PURPOSE Multi-omics data integration captures tumor characteristics at multiple scales [i.e., microscopic (genomics and epigenetics), macroscopic (radiomics), clinical manifestation], provides a more comprehensive assessment of patient’s risk, and facilitates personalized therapies. In this work, we investigated the synergistic value of such multiple data sources for risk stratification and prediction of overall survival in IDH-wildtype glioblastoma tumors. METHODS Quantitative conventional and deep radiomics were extracted from pre-operative multi-parametric structural MRI (T1, T1Gd, T2, T2-FLAIR) of 501 patients with newly diagnosed glioblastoma. 389/501 and 112/501 patients formed our discovery and replication cohorts, respectively. Conventional radiomics were extracted from CaPTk, and deep radiomics from a pre-trained VGG-19 model. Multivariate SVM classification was performed on the discovery cohort to stratify patients in high, medium, and low-risk groups, using recursive feature elimination and 5-fold cross-validation. This model was independently tested on the replication cohort, and a radiomic-based survival prediction index (SPIradiomics) was calculated for each patient. Multi-stage integration of omics data, i.e., clinical (age, gender, extent of resection (EOR)), SPIradiomics, epigenetics (MGMT promoter methylation), and genomics (27 clinically relevant gene mutations via next-generation sequencing (NGS)), was performed using multivariate Cox proportional hazards (Cox-PH) model for stratification of the risk in the replication cohort.

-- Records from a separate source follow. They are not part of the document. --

Background: an optimization exercise with open tools, aiming at small area. Do not read the settings as production practice.
Function not checked in this run: the RTL went through the layout flow alone.
Power figures rest on the tool's default switching activity, not on a simulated workload.

==> design.v <==
module bdi_core #(
  parameter N_CELLS    = 16,
  parameter T_SETTLE   = 4,
  parameter T_ACTION   = 1000,
  parameter T_DEBOUNCE = 4000
) (
  input             clk,
  input             rst,
  input             cmd_valid,
  output            cmd_ready,
  input      [31:0] cmd_word,
  input             btn1_n,
  input             btn2_n,
  output reg        ser,
  output reg        srclk,
  output reg        clr_n,
  output reg        rclk,
  output reg        oe_n,
  output reg        ind1,
  output reg        ind2,
  output reg [2:0]  res,
  output reg [1:0]  ev,
  output reg        halted,
  output reg [2:0]  flt,
  output reg [15:0] finfo,
  output reg [31:0] fcmd
);
  localparam FRAME_BITS = 12 * N_CELLS;
  localparam IW = $clog2(FRAME_BITS);
  localparam TW = $clog2(T_DEBOUNCE + 1);
  localparam OP_NOP    = 6'h00, OP_ENC   = 6'h01, OP_DEC    = 6'h02, OP_BSD   = 6'h03,
             OP_LSD    = 6'h04, OP_MAPCLR= 6'h05, OP_MAPU   = 6'h06, OP_MAPD  = 6'h07,
             OP_BUILD  = 6'h08, OP_INIT  = 6'h09, OP_PUSH   = 6'h0A, OP_SAMPLE= 6'h0B,
             OP_IND    = 6'h0C, OP_INDCLR= 6'h0D, OP_WAIT   = 6'h0E, OP_CYCLE = 6'h0F,
             OP_RUN    = 6'h10;
  localparam F_LEN = 3'd1, F_STATE = 3'd2, F_CELL = 3'd3, F_DOT = 3'd4,
             F_NOINIT = 3'd5, F_ILLEGAL = 3'd6;
  localparam SRC_F = 2'd0, SRC_POS = 2'd1, SRC_NEG = 2'd2, SRC_ZERO = 2'd3;
  reg [FRAME_BITS-1:0] frame;             
  reg [255:0]          pm_present;        
  reg [17:0]           pm_tags [0:N_CELLS-1];  
  reg                  link_init;         
  reg [31:0]           cmd_q;             
  localparam S_IDLE     = 4'd0,
             S_EXEC     = 4'd1,
             S_LINK     = 4'd2,    
             S_WAIT     = 4'd3,    
             S_RUN_INIT = 4'd4,    
             S_SAMPLE   = 4'd5,    
             S_ACT_PUSH = 4'd6,    
             S_ACT_HOLD = 4'd7,    
             S_REV_PUSH = 4'd8,    
             S_COOL     = 4'd9,    
             S_STOP     = 4'd10;   
  reg [3:0]    state;
  reg          run_mode;       
  reg [TW-1:0] tmr;
  assign cmd_ready = (state == S_IDLE) && !halted;
  localparam L_IDLE  = 3'd0,
             L_CLR   = 3'd1,    
             L_REL   = 3'd2,    
             L_SER   = 3'd3,    
             L_HI    = 3'd4,    
             L_LO    = 3'd5,    
             L_LATCH = 3'd6;    
  reg [2:0]    l_state;
  reg [IW-1:0] l_idx;
  reg [1:0]    l_src;
  reg [7:0]    l_cnt;
  reg          l_start_init;
  reg          l_start_push;
  reg [1:0]    l_start_src;
  function push_bit;
    input [1:0]      src;
    input [IW-1:0]   i;
    input [FRAME_BITS-1:0] f;
    begin
      case (src)
        SRC_F:   push_bit = f[i];
        SRC_POS: push_bit = ~i[0];
        SRC_NEG: push_bit = i[0];
        default: push_bit = 1'b0;
      endcase
    end
  endfunction
  always @(posedge clk) begin
    if (rst) begin
      l_state   <= L_IDLE;
      l_idx     <= 0;
      l_src     <= SRC_ZERO;
      l_cnt     <= 0;
      ser       <= 1'b0;
      srclk     <= 1'b0;
      clr_n     <= 1'b1;
      rclk      <= 1'b0;
      oe_n      <= 1'b1;
      link_init <= 1'b0;
    end else begin
      case (l_state)
        L_IDLE: begin
          if (l_start_init) begin
            srclk   <= 1'b0;
            rclk    <= 1'b0;
            ser     <= 1'b0;
            clr_n   <= 1'b0;
            l_cnt   <= T_SETTLE - 1;
            l_state <= L_CLR;
          end else if (l_start_push) begin
            l_src   <= l_start_src;
            l_idx   <= FRAME_BITS - 1;
            ser     <= push_bit(l_start_src, FRAME_BITS - 1, frame);
            l_cnt   <= T_SETTLE - 1;
            l_state <= L_SER;
          end
        end
        L_CLR: begin
          if (l_cnt != 0) l_cnt <= l_cnt - 1;
          else begin
            clr_n   <= 1'b1;
            l_cnt   <= T_SETTLE - 1;
            l_state <= L_REL;
          end
        end
        L_REL: begin
          if (l_cnt != 0) l_cnt <= l_cnt - 1;
          else begin
            oe_n      <= 1'b0;
            link_init <= 1'b1;
            l_state   <= L_IDLE;
          end
        end
        L_SER: begin
          if (l_cnt != 0) l_cnt <= l_cnt - 1;
          else begin
            srclk   <= 1'b1;
            l_cnt   <= T_SETTLE - 1;
            l_state <= L_HI;
          end
        end
        L_HI: begin
          if (l_cnt != 0) l_cnt <= l_cnt - 1;
          else begin
            srclk   <= 1'b0;
            l_cnt   <= T_SETTLE - 1;
            l_state <= L_LO;
          end
        end
        L_LO: begin
          if (l_cnt != 0) l_cnt <= l_cnt - 1;
          else if (l_idx == 0) begin
            rclk    <= 1'b1;
            l_cnt   <= T_SETTLE - 1;
            l_state <= L_LATCH;
          end else begin
            l_idx   <= l_idx - 1;
            ser     <= push_bit(l_src, l_idx - 1, frame);
            l_cnt   <= T_SETTLE - 1;
            l_state <= L_SER;
          end
        end
        L_LATCH: begin
          if (l_cnt != 0) l_cnt <= l_cnt - 1;
          else begin
            rclk    <= 1'b0;
            l_state <= L_IDLE;
          end
        end
        default: l_state <= L_IDLE;
      endcase
    end
  end
  wire link_idle = (l_state == L_IDLE) && !l_start_init && !l_start_push;
  wire [5:0] op    = cmd_q[31:26];
  wire [7:0] cel   = cmd_q[25:18];
  wire [2:0] dot   = cmd_q[17:15];
  wire [2:0] tag   = cmd_q[2:0];
  wire [11:0] len  = cmd_q[11:0];
  reg illegal;
  always @* begin
    case (op)
      OP_NOP, OP_MAPCLR, OP_BUILD, OP_INIT, OP_SAMPLE, OP_INDCLR, OP_CYCLE, OP_RUN:
                       illegal = (cmd_q[25:0] != 0);
      OP_ENC:          illegal = (cmd_q[25:3] != 0);
      OP_DEC, OP_IND:  illegal = (cmd_q[25:2] != 0);
      OP_BSD, OP_LSD:  illegal = (cmd_q[14:3] != 0);
      OP_MAPU:         illegal = (cmd_q[17:3] != 0);
      OP_MAPD:         illegal = 1'b0;
      OP_PUSH:         illegal = (cmd_q[25:12] != 0);
      OP_WAIT:         illegal = (cmd_q[25:2] != 0) || (cmd_q[1:0] == 2'd3);
      default:         illegal = 1'b1;
    endcase
  end
  wire [2:0] sd_dot = (op == OP_LSD) ? dot - 3'd1 : dot;
  reg [FRAME_BITS-1:0] single_frame;
  integer k;
  always @* begin
    single_frame = {FRAME_BITS{1'b0}};
    for (k = 0; k < N_CELLS; k = k + 1)
      if ({24'd0, cel} == k) single_frame[12*k + 2*sd_dot +: 2] = tag[1:0];
  end
  reg                  bld_fault;
  reg [2:0]            bld_code;
  reg [15:0]           bld_info;
  reg [FRAME_BITS-1:0] bld_frame;
  integer c, d;
  always @* begin
    bld_fault = 1'b0;
    bld_code  = 3'd0;
    bld_info  = 16'd0;
    for (c = 0; c < 256; c = c + 1) begin
      if (!bld_fault && pm_present[c]) begin
        if (c >= N_CELLS) begin
          bld_fault = 1'b1;
          bld_code  = F_CELL;
          bld_info  = c[15:0];
        end else begin
          for (d = 0; d < 6; d = d + 1) begin
            if (!bld_fault && pm_tags[c % N_CELLS][3*d+2]) begin
              bld_fault = 1'b1;
              bld_code  = F_STATE;
              bld_info  = {13'd0, pm_tags[c % N_CELLS][3*d +: 3]};
            end
          end
        end
      end
    end
    bld_frame = {FRAME_BITS{1'b0}};
    for (c = 0; c < N_CELLS; c = c + 1)
      if (pm_present[c])
        for (d = 0; d < 6; d = d + 1)
          bld_frame[12*c + 2*d +: 2] = pm_tags[c][3*d +: 2];
  end
  wire [1:0] btn_ev = !btn1_n ? 2'd1 : !btn2_n ? 2'd2 : 2'd0;
  integer i;
  always @(posedge clk) begin
    l_start_init <= 1'b0;
    l_start_push <= 1'b0;
    if (rst) begin
      state       <= S_IDLE;
      run_mode    <= 1'b0;
      tmr         <= 0;
      cmd_q       <= 32'd0;
      frame       <= {FRAME_BITS{1'b0}};
      pm_present  <= 256'd0;
      for (i = 0; i < N_CELLS; i = i + 1) pm_tags[i] <= 18'd0;
      res         <= 3'd0;
      ev          <= 2'd0;
      halted      <= 1'b0;
      flt         <= 3'd0;
      finfo       <= 16'd0;
      fcmd        <= 32'd0;
      ind1        <= 1'b0;
      ind2        <= 1'b0;
      l_start_src <= SRC_ZERO;
      l_start_init <= 1'b0;
      l_start_push <= 1'b0;
    end else begin
      case (state)
        S_IDLE: begin
          if (cmd_valid && cmd_ready) begin
            cmd_q <= cmd_word;
            state <= S_EXEC;
          end
        end
        S_EXEC: begin
          state <= S_IDLE;
          if (illegal) begin
            halted <= 1'b1; flt <= F_ILLEGAL; finfo <= {10'd0, op}; fcmd <= cmd_q;
            state  <= S_STOP;
          end else begin
            case (op)
              OP_ENC: begin
                if (tag > 3) begin
                  halted <= 1'b1; flt <= F_STATE; finfo <= {13'd0, tag}; fcmd <= cmd_q;
                  state  <= S_STOP;
                end else res <= tag;
              end
              OP_DEC: res <= {1'b0, cmd_q[1], cmd_q[0]};
              OP_BSD, OP_LSD: begin
                if (cel >= N_CELLS) begin
                  halted <= 1'b1; flt <= F_CELL; finfo <= {8'd0, cel}; fcmd <= cmd_q;
                  state  <= S_STOP;
                end else if ((op == OP_BSD && dot > 5) ||
                             (op == OP_LSD && (dot == 0 || dot == 7))) begin
                  halted <= 1'b1; flt <= F_DOT; finfo <= {13'd0, dot}; fcmd <= cmd_q;
                  state  <= S_STOP;
                end else if (tag > 3) begin
                  halted <= 1'b1; flt <= F_STATE; finfo <= {13'd0, tag}; fcmd <= cmd_q;
                  state  <= S_STOP;
                end else frame <= single_frame;
              end
              OP_MAPCLR: pm_present <= 256'd0;
              OP_MAPU: begin
                pm_present[cel] <= 1'b1;
                for (i = 0; i < N_CELLS; i = i + 1)
                  if ({24'd0, cel} == i) pm_tags[i] <= {6{tag}};
              end
              OP_MAPD: begin
                pm_present[cel] <= 1'b1;
                for (i = 0; i < N_CELLS; i = i + 1)
                  if ({24'd0, cel} == i) pm_tags[i] <= cmd_q[17:0];
              end
              OP_BUILD: begin
                if (bld_fault) begin
                  halted <= 1'b1; flt <= bld_code; finfo <= bld_info; fcmd <= cmd_q;
                  state  <= S_STOP;
                end else frame <= bld_frame;
              end
              OP_INIT: begin
                l_start_init <= 1'b1;
                state        <= S_LINK;
              end
              OP_PUSH: begin
                if (len != FRAME_BITS) begin
                  halted <= 1'b1; flt <= F_LEN; finfo <= {4'd0, len}; fcmd <= cmd_q;
                  state  <= S_STOP;
                end else if (!link_init) begin
                  halted <= 1'b1; flt <= F_NOINIT; finfo <= 16'd0; fcmd <= cmd_q;
                  state  <= S_STOP;
                end else begin
                  l_start_push <= 1'b1;
                  l_start_src  <= SRC_F;
                  state        <= S_LINK;
                end
              end
              OP_SAMPLE: ev <= btn_ev;
              OP_IND: begin
                if (cmd_q[1]) ind2 <= cmd_q[0];
                else          ind1 <= cmd_q[0];
              end
              OP_INDCLR: begin
                ind1 <= 1'b0;
                ind2 <= 1'b0;
              end
              OP_WAIT: begin
                case (cmd_q[1:0])
                  2'd0:    tmr <= T_SETTLE - 1;
                  2'd1:    tmr <= T_ACTION - 1;
                  default: tmr <= T_DEBOUNCE - 1;
                endcase
                state <= S_WAIT;
              end
              OP_CYCLE: begin
                if (!link_init) begin
                  halted <= 1'b1; flt <= F_NOINIT; finfo <= 16'd0; fcmd <= cmd_q;
                  state  <= S_STOP;
                end else begin
                  run_mode <= 1'b0;
                  state    <= S_SAMPLE;
                end
              end
              OP_RUN: begin
                run_mode     <= 1'b1;
                l_start_init <= 1'b1;
                state        <= S_RUN_INIT;
              end
              default: ;   
            endcase
          end
        end
        S_LINK: if (link_idle) state <= S_IDLE;
        S_WAIT: begin
          if (tmr != 0) tmr <= tmr - 1;
          else          state <= S_IDLE;
        end
        S_RUN_INIT: if (link_idle) state <= S_SAMPLE;
        S_SAMPLE: begin
          if (!run_mode) ev <= btn_ev;
          if (btn_ev == 2'd1) begin
            ind1         <= 1'b1;
            l_start_push <= 1'b1;
            l_start_src  <= SRC_POS;
            state        <= S_ACT_PUSH;
          end else if (btn_ev == 2'd2) begin
            ind2         <= 1'b1;
            l_start_push <= 1'b1;
            l_start_src  <= SRC_NEG;
            state        <= S_ACT_PUSH;
          end else if (!run_mode) begin
            state <= S_IDLE;
          end
        end
        S_ACT_PUSH: begin
          if (link_idle) begin
            tmr   <= T_ACTION - 1;
            state <= S_ACT_HOLD;
          end
        end
        S_ACT_HOLD: begin
          if (tmr != 0) tmr <= tmr - 1;
          else begin
            l_start_push <= 1'b1;
            l_start_src  <= SRC_ZERO;
            state        <= S_REV_PUSH;
          end
        end
        S_REV_PUSH: begin
          if (link_idle) begin
            ind1  <= 1'b0;
            ind2  <= 1'b0;
            tmr   <= T_DEBOUNCE - 1;
            state <= S_COOL;
          end
        end
        S_COOL: begin
          if (tmr != 0) tmr <= tmr - 1;
          else state <= run_mode ? S_SAMPLE : S_IDLE;
        end
        S_STOP: ;
        default: state <= S_IDLE;
      endcase
    end
  end
endmodule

RESULTS Cox-PH modeling resulted in a concordance index (c-index) of 0.65 (95% CI:0.6–0.7) for clinical data, 0.67 (95% CI:0.62–0.72) for clinical and epigenetics, 0.70 (95% CI:0.65–0.75) for clinical and radiomics, 0.72 (95% CI:0.68–0.77) for clinical, epigenetics, and radiomics, and 0.75 (95% CI:0.71 – 0.78) for the multi-omics combination of all data; highlighting the added value of each layer of information in prediction of the patient’s risk. CONCLUSION Our results reinforce the synergistic value of integrated diagnostic methods for improving risk assessment of patients with glioblastoma that may pave the path towards a more personalized treatment planning.

Published

2021